Marwen confie à HRW : « Le docteur m’a dit de me déshabiller complètement, de m’asseoir sur le divan d’examen et de me pencher en avant. Les policiers n’étaient pas dans la salle. Il y avait deux femmes stagiaires. Le médecin m’a introduit son doigt. Il a fait bouger son doigt tout autour. Les deux femmes étaient en train de regarder ».
« Je me suis senti comme un animal »
Amar (un autre nom d’emprunt), l’un des étudiants de Kairouan, déclare : « J’étais le premier à entrer dans la salle où se trouvait le médecin. J’ai demandé au médecin : « C’est quoi ce test ? » Il a dit : « Un test comme pour les femmes » – ce qui signifie un test de virginité. J’ai dit : « Non, je ne ferai pas ce test » Le policier m’a crié dessus : « Respecte le docteur ! »[…]. Le policier m’a alors emmené à l’extérieur dans un petit jardin. Il m’a frappé. Il m’a giflé sur le visage et m’a donné un coup de poing à l’épaule et a dit : « Tu feras le test. ». Le médecin n’était pas en train de regarder, mais il savait que j’étais en train d’être battu ».
Amar poursuit : « Le médecin m’a dit de me mettre sur le divan d’examen. Il m’a dit : « Reste comme si tu étais en train de prier ». J’ai enlevé mon pantalon... Il a introduit un doigt à l’intérieur de mon anus, avec de la crème dessus. Il a mis un doigt dedans et le policier était en train de regarder. Il m’a demandé : « Ça va maintenant ? » J’ai répondu : « Non, ça ne va pas ». C’était douloureux. Ensuite, il a introduit un tube. C’était pour voir s’il y avait du sperme. Il a poussé le tube à l’intérieur, profondément. C’était environ de la taille d’un doigt. Ça faisait mal. Je me suis senti comme un animal, parce que j’avais perdu toute ma dignité. J’ai senti qu’ils me violaient. Je sens cela jusqu’à présent. C’est très difficile pour moi ».

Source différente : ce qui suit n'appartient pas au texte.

Context: an optimization exercise on an open-source flow, tuned for small area. The choices shown serve that exercise and are no tape-out recipe.
Function was checked by simulation only, so behaviour that the tests miss may differ from the original.
No driver is modelled on the clock port, so clocking that relies on it looks cheaper here than on a real chip.
Power and IR drop assume default switching activity.

== the baseline ==
==> flow/design.v <==
package lc3b_mem_pkg;
  typedef enum logic [1:0] {
    IDLE  = 2'd0,
    READ  = 2'd1,
    WRITE = 2'd2,
    DONE  = 2'd3
  } state_t;
  localparam logic RW_WRITE  = 1'b1;
  localparam logic SIZE_BYTE = 1'b1;
  function automatic logic [15:0] sext_byte(input logic [7:0] b);
    sext_byte = {{8{b[7]}}, b};
  endfunction
endpackage
module lc3b_mem_array #(
  parameter int ROWS = 128,
  parameter int RW   = $clog2(ROWS),
  parameter int NWP  = 12,
  parameter int NRT  = 22
) (
  input  logic          clk,
  input  logic          wcap,
  input  logic [RW-1:0] wrow,
  input  logic [15:0]   wdata,
  input  logic [1:0]    wbe,
  input  logic [RW-1:0] rrow,
  output logic [15:0]   rdata
);
  logic [16*ROWS-1:0] ring;
  logic [RW-1:0] phase;
  logic [RW-1:0] prow;
  logic [15:0]   pdata;
  logic [1:0]    pbe;
  logic [15:0]   rbuf;
  logic [15:0]   rnext;
  logic [RW-1:0] wpos;
  logic [RW-1:0] rpos;
  logic          hit;
  logic [15:0]   tap;
  always_ff @(posedge clk) phase <= phase + RW'(1);
  always_ff @(posedge clk) begin
    if (wcap) begin
      prow  <= wrow;
      pdata <= wdata;
      pbe   <= wbe;
    end
  end
  assign wpos = prow + phase;
  assign rpos = rrow + phase;
  for (genvar i = 0; i < ROWS; i++) begin : g_ring
    localparam int PREV = (i + ROWS - 1) % ROWS;
    localparam int K = (i * NWP + ROWS - 1) / ROWS;
    if (K < NWP && (K * ROWS) / NWP == i) begin : g_wp
      logic sel;
      assign sel = (wpos == RW'(PREV));
      always_ff @(posedge clk) begin
        ring[16*i +: 8]  <= (sel && pbe[0]) ? pdata[7:0]  : ring[16*PREV +: 8];
        ring[16*i+8 +: 8] <= (sel && pbe[1]) ? pdata[15:8] : ring[16*PREV+8 +: 8];
      end
    end else begin : g_sh
      always_ff @(posedge clk) ring[16*i +: 16] <= ring[16*PREV +: 16];
    end
  end
  logic [7:0]  rhi;
  logic [15:0] rlo;
  logic [NRT-1:0] rsel;
  always_comb begin
    rhi = '0;
    rlo = '0;
    rhi[rpos[RW-1:4]] = 1'b1;
    rlo[rpos[3:0]]    = 1'b1;
  end
  for (genvar k = 0; k < NRT; k++) begin : g_rsel
    localparam int P = (k * ROWS) / NRT;
    assign rsel[k] = rhi[P / 16] & rlo[P % 16];
  end
  assign hit = |rsel;
  localparam int NIN = NRT + 1;
  localparam int NG  = (NIN + 2) / 3;
  logic [NIN-1:0]       isel;
  logic [16*NIN-1:0]    idat;
  logic [16*NG-1:0]     gterm_n;
  assign isel = {!hit, rsel};
  for (genvar k = 0; k < NRT; k++) begin : g_idat
    assign idat[16*k +: 16] = ring[16*((k * ROWS) / NRT) +: 16];
  end
  assign idat[16*NRT +: 16] = rbuf;
  for (genvar g = 0; g < NG; g++) begin : g_grp
    always_comb begin
      logic [15:0] acc;
      acc = '0;
      for (int j = 3 * g; j < 3 * g + 3 && j < NIN; j++)
        acc = acc | ({16{isel[j]}} & idat[16*j +: 16]);
      gterm_n[16*g +: 16] = ~acc;
    end
  end
  always_comb begin
    logic [15:0] all1;
    all1 = '1;
    for (int g = 0; g < NG; g++) all1 = all1 & gterm_n[16*g +: 16];
    rnext = ~all1;
  end
  always_ff @(posedge clk) rbuf <= rnext;
  always_comb begin
    rdata = rnext;
    if (prow == rrow) begin
      if (pbe[0]) rdata[7:0]  = pdata[7:0];
      if (pbe[1]) rdata[15:8] = pdata[15:8];
    end
  end
endmodule
module lc3b_mem_unit #(
  parameter int ADDR_W = 16,
  parameter int DATA_W = 16,
  parameter int DEPTH  = 256,
  parameter int RD_LAT = 5,
  parameter int WR_LAT = 10
) (
  input  logic              clk_50,
  input  logic              rst,
  input  logic [DATA_W-1:0] bus,
  input  logic              ld_mar,
  input  logic              ld_mdr,
  input  logic              gate_mdr,
  input  logic              mio_en,
  input  logic              rw,
  input  logic              datasize,
  output logic [DATA_W-1:0] mdr_out,
  output logic              r,
  output logic              addr_err
);
  localparam int AW      = $clog2(DEPTH);
  localparam int MAX_LAT = (RD_LAT > WR_LAT) ? RD_LAT : WR_LAT;
  localparam int CNT_W   = $clog2(MAX_LAT + 1);
  lc3b_mem_pkg::state_t state;
  logic [AW-1:0]     mar;
  logic [AW-1:0]     mar_d;
  logic [DATA_W-1:0] mdr;
  logic [CNT_W-1:0]  cnt;
  logic              size_q;
  logic [15:0]       rdata;
  logic [15:0]       wdata;
  logic [1:0]        wbe;
  logic              unaligned;
  logic              finishing;
  logic              wcap;
  assign mar_d     = ((state == lc3b_mem_pkg::IDLE) && ld_mar) ? bus[AW-1:0] : mar;
  assign unaligned = (size_q != lc3b_mem_pkg::SIZE_BYTE) && mar[0];
  assign finishing = ((state == lc3b_mem_pkg::READ) || (state == lc3b_mem_pkg::WRITE)) && (cnt == '0);
  assign wcap      = finishing && (state == lc3b_mem_pkg::WRITE) && !unaligned;
  assign wdata = {(size_q == lc3b_mem_pkg::SIZE_BYTE) ? mdr[7:0] : mdr[15:8], mdr[7:0]};
  assign wbe   = (size_q == lc3b_mem_pkg::SIZE_BYTE) ? {mar[0], !mar[0]} : 2'b11;
  lc3b_mem_array #(
    .ROWS (DEPTH / 2)
  ) u_array (
    .clk   (clk_50),
    .wcap  (wcap),
    .wrow  (mar[AW-1:1]),
    .wdata (wdata),
    .wbe   (wbe),
    .rrow  (mar_d[AW-1:1]),
    .rdata (rdata)
  );
  always_ff @(posedge clk_50) begin
    if (state == lc3b_mem_pkg::IDLE) begin
      size_q <= datasize;
      cnt    <= (rw == lc3b_mem_pkg::RW_WRITE) ? CNT_W'(WR_LAT - 1) : CNT_W'(RD_LAT - 1);
    end else if (cnt != '0) begin
      cnt    <= cnt - CNT_W'(1);
    end
  end
  always_ff @(posedge clk_50 or posedge rst) begin
    if (rst) begin
      state  <= lc3b_mem_pkg::IDLE;
      mar    <= '0;
      mdr    <= '0;
    end else begin
      case (state)
        lc3b_mem_pkg::IDLE: begin
          mar <= mar_d;
          if (ld_mdr) mdr <= bus;
          if (mio_en) begin
            if (rw == lc3b_mem_pkg::RW_WRITE) begin
              state <= lc3b_mem_pkg::WRITE;
            end else begin
              state <= lc3b_mem_pkg::READ;
            end
          end
        end
        lc3b_mem_pkg::READ, lc3b_mem_pkg::WRITE: begin
          if (cnt == '0) begin
            state <= lc3b_mem_pkg::DONE;
            if ((state == lc3b_mem_pkg::READ) && !unaligned) begin
              if (size_q == lc3b_mem_pkg::SIZE_BYTE)
                mdr <= lc3b_mem_pkg::sext_byte(mar[0] ? rdata[15:8] : rdata[7:0]);
              else
                mdr <= rdata;
            end
          end
        end
        lc3b_mem_pkg::DONE: begin
          if (!mio_en) begin
            state <= lc3b_mem_pkg::IDLE;
          end
        end
        default: state <= lc3b_mem_pkg::IDLE;
      endcase
    end
  end
  assign r        = (state == lc3b_mem_pkg::DONE);
  assign addr_err = r && unaligned;
  assign mdr_out  = gate_mdr ? mdr : '0;
endmodule
Settings: LEC_CHECK=0, ABC_AREA=1, CAP_MARGIN=20, CORE_MARGIN=2, CORE_UTILIZATION=55, PLACE_DENSITY=0.65, SLEW_MARGIN=20; clock period 10.0 ns.
standard.sh (not shown) runs the stock make flow with config.mk's settings and CLKGATE_MAP_FILE= SYNTH_SCRIPT=/design/flow/synth_recipe.tcl, a recipe that flattens the netlist after the stock synthesis.
==> flow/flow/run.sh <==
#!/bin/bash
# The standard ORFS layout (standard.sh) with these changes:
#  - synthesis: synth_recipe.tcl unchanged, but ABC maps for area only
#    (flow/synth.tcl, flow/abc_area.script);
#  - CTS: small clock buffers, no dummy balancing loads, and leaf buffers
#    whose flip-flop clock slew would be high are upsized (flow/post_cts.tcl);
#  - port buffers are minimum size.
# make's output goes to flow_make.log here; ORFS keeps each step's own log
# under orfs/logs/.
set -euo pipefail
export FLOW_WORK=$PWD
export CLK_SLEW_FIX=0.115
bash standard.sh \
  "SYNTH_SCRIPT=$PWD/flow/synth.tcl" \
  "POST_CTS_TCL=$PWD/flow/post_cts.tcl" \
  "CTS_ARGS=-sink_clustering_enable -repair_clock_nets -dont_use_dummy_load -buf_list sky130_fd_sc_hd__clkbuf_16 -sink_clustering_size 30 -sink_clustering_max_diameter 60" \
  "BUFFER_PORTS_ARGS=-buffer_cell sky130_fd_sc_hd__buf_1" \
  finish > flow_make.log 2>&1
==> flow/flow/abc_area.script <==
strash
dch -f
amap -F 4 -A 16 -C 1000
topo
==> flow/flow/post_cts.tcl <==
# Upsize the clock buffers whose flip-flop clock pins would see a slow edge
# (placement parasitics; routed slews come out a little higher).
estimate_parasitics -placement
set limit $::env(CLK_SLEW_FIX)
set fixed 0
set bigger [dict create \
  sky130_fd_sc_hd__clkbuf_2 sky130_fd_sc_hd__clkbuf_4 \
  sky130_fd_sc_hd__clkbuf_4 sky130_fd_sc_hd__clkbuf_8 \
  sky130_fd_sc_hd__clkbuf_8 sky130_fd_sc_hd__clkbuf_16]
foreach inst [get_cells *] {
  set ref [get_property $inst ref_name]
  if {![dict exists $bigger $ref]} { continue }
  set out [get_pins -of_objects $inst -filter "direction == output"]
  set worst 0
  foreach p [get_pins -of_objects [get_nets -of_objects $out] -filter "direction == input"] {
    set s [get_property $p slew_max]
    if {$s > $worst} { set worst $s }
  }
  if {$worst > $limit} {
    replace_cell $inst [dict get $bigger $ref]
    incr fixed
  }
}
puts "post_cts: upsized $fixed clock buffers over $limit ns"
detailed_placement
check_placement
==> flow/flow/synth.tcl <==
# The standard synthesis (synth_recipe.tcl, sourced unchanged) with one
# change: ABC maps the logic with an area-only script (flow/abc_area.script)
# instead of ORFS's delay-driven one. Registers are mapped before ABC runs,
# so they come out the same as in the standard synthesis.
proc abc {args} {
  set i [lsearch -exact $args -script]
  if {$i >= 0} { lset args [expr {$i + 1}] $::env(FLOW_WORK)/flow/abc_area.script }
  yosys abc {*}$args
}
source $::env(FLOW_WORK)/synth_recipe.tcl
## Diff of input files: the candidate against the baseline
Settings: PLACE_DENSITY now 0.75, was 0.65; CORE_UTILIZATION now 65, was 55.
--- a/flow/flow/run.sh
+++ b/flow/flow/run.sh
@@ -15,3 +15,3 @@
   "POST_CTS_TCL=$PWD/flow/post_cts.tcl" \
-  "CTS_ARGS=-sink_clustering_enable -repair_clock_nets -dont_use_dummy_load -buf_list sky130_fd_sc_hd__clkbuf_16 -sink_clustering_size 30 -sink_clustering_max_diameter 60" \
+  "CTS_ARGS=-sink_clustering_enable -repair_clock_nets -dont_use_dummy_load -buf_list sky130_fd_sc_hd__clkbuf_4 -sink_clustering_size 11 -sink_clustering_max_diameter 35" \
   "BUFFER_PORTS_ARGS=-buffer_cell sky130_fd_sc_hd__buf_1" \
==> notes.md <==
- Utilization after layout in the candidate vs the baseline: up 9.3 points
- Comparing the baseline against the candidate, there is no change at all in first-pass detailed-route iteration total.
- As far as area of the mapped netlist goes, the baseline and the candidate are indistinguishable; the numbers are identical.
- Max total power draw across the candidate and the baseline: the baseline
- Cmp the candidate vs the baseline: average wire per standard cell higher in the candidate
- In terms of routed wire length, the candidate and the baseline differ only marginally.
- Comparing the baseline with the candidate, the CTS clock-pin slew for the worst setup and hold paths came out essentially unchanged.
- The baseline was routed with fewer vias than the candidate.
- From the baseline to the candidate the numbers moved as follows: number of well-tap cells placed decreased about 16%, via count of the first global-routing pass moved up, critical path arrival now smaller.

## afterwards: timing with drivers on the ports
The results above use ideal ports. As a check the final layouts listed here were re-extracted and re-timed, cells and wires unchanged. Step 1, drivers: a clkbuf_16 drives clk_50 and a buf_2 each remaining input, both assumed. Step 2 times the ports against the registers' clock, not the clock port: input delays grow and output delays shrink by t, the midpoint of the rising clock arrivals with the driver on. Slacks: no drivers / after step 1 / after step 2; pairs: no drivers / after step 1.
run	t, ns	setup WS [ns]	worst setup path after step 2	worst register clock-pin slew, ns	worst data-port slew with drivers (ns)
the baseline	0.714	1.625 / 1.666 / 0.952	input to register	0.11 / 0.11	0.04
the candidate	0.859	2.087 / 2.128 / 1.270	input to register	0.12 / 0.12	0.05
After both steps setup and hold are still met in every run listed. For the candidate, which loses most, drivers alone change the setup slack by +0.041 ns; drivers and shift together by -0.817 ns.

Alors que la Tunisie semble représenter le seul pays à avoir franchi le cap des turbulents « printemps arabe », la loi discriminatoire à l’égard des homosexuels et les pratiques dégradantes de la police et du personnel judiciaire à leur égard, jette une ombre sur les acquis de la transition démocratique tunisienne. D’autant plus que l’article 24 de la nouvelle Constitution de janvier 2014 oblige le gouvernement à protéger les droits à la vie privée et l’inviolabilité du domicile des personnes. Plus encore : l’article 21 stipule que « Les citoyens et les citoyennes, sont égaux en droits et devoirs. Ils sont égaux devant la loi sans discrimination aucune. » Enfin, l’article 23 interdit catégoriquement : « la torture morale et physique ».